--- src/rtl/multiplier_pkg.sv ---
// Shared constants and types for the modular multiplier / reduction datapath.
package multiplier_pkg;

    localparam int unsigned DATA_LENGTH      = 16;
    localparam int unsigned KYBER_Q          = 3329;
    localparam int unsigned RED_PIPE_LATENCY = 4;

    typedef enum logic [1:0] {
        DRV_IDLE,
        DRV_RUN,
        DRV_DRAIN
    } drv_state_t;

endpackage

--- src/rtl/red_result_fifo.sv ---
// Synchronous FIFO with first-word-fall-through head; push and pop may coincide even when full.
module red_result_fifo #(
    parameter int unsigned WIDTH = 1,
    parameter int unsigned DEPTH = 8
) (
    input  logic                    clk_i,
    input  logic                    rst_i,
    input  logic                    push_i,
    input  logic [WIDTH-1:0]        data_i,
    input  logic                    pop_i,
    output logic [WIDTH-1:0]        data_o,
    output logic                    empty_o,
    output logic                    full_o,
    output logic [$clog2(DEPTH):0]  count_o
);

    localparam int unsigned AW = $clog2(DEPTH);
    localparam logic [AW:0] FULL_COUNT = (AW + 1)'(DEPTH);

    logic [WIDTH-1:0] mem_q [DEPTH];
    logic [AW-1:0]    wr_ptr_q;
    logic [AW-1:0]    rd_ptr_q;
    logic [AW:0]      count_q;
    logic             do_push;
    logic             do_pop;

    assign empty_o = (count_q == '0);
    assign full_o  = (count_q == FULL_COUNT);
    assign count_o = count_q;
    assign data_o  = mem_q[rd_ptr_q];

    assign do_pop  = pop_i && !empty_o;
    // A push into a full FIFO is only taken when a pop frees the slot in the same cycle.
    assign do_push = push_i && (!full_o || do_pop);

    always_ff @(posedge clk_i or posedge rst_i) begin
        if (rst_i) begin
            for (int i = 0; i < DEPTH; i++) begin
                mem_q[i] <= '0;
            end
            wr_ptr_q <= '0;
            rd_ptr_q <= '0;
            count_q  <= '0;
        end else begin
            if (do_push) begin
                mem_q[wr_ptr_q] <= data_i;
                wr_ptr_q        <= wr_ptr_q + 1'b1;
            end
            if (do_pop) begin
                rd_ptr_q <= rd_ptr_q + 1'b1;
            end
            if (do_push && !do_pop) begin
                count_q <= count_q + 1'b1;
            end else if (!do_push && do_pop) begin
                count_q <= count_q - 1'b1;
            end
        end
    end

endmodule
_ _ _ _ _ _ _
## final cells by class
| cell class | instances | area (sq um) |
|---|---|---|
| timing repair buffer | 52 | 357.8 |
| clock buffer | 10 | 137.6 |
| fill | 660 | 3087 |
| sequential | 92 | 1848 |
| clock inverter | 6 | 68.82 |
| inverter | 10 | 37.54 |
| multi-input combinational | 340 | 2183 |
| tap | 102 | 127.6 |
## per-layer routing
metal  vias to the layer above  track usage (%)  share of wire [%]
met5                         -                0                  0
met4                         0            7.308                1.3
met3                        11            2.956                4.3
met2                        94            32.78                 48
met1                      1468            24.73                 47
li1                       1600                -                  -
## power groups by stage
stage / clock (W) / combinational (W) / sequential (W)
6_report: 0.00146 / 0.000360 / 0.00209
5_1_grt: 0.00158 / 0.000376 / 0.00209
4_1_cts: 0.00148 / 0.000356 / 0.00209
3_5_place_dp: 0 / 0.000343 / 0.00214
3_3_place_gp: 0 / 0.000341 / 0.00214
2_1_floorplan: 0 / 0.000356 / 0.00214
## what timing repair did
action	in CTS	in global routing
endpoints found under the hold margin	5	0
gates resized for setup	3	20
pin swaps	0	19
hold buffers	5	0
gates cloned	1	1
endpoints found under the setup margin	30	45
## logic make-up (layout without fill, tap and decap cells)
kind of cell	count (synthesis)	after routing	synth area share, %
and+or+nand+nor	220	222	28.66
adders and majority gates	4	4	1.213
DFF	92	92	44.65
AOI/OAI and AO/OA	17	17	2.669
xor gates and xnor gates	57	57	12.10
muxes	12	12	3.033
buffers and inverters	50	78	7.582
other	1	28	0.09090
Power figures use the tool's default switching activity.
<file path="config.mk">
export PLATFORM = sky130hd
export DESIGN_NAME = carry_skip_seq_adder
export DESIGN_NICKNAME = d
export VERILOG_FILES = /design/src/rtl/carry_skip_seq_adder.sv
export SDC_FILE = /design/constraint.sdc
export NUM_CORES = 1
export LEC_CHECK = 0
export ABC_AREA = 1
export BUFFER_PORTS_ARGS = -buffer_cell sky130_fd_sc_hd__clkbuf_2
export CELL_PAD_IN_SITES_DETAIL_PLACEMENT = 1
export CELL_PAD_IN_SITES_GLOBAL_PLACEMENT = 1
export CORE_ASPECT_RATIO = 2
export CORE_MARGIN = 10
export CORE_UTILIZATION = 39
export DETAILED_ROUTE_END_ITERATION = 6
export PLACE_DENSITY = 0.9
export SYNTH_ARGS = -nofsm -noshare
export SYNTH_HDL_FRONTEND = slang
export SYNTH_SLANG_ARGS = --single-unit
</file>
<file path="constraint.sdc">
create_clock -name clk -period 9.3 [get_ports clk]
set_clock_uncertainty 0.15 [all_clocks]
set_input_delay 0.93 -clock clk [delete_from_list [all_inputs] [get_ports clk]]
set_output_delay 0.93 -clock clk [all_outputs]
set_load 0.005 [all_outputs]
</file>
_ _ _ _ _ _ _
**PROBLEM:** If a line in the records contains the word "cells", copy it out.

**ANSWER BOX:**
## final cells by class
## logic make-up (layout without fill, tap and decap cells)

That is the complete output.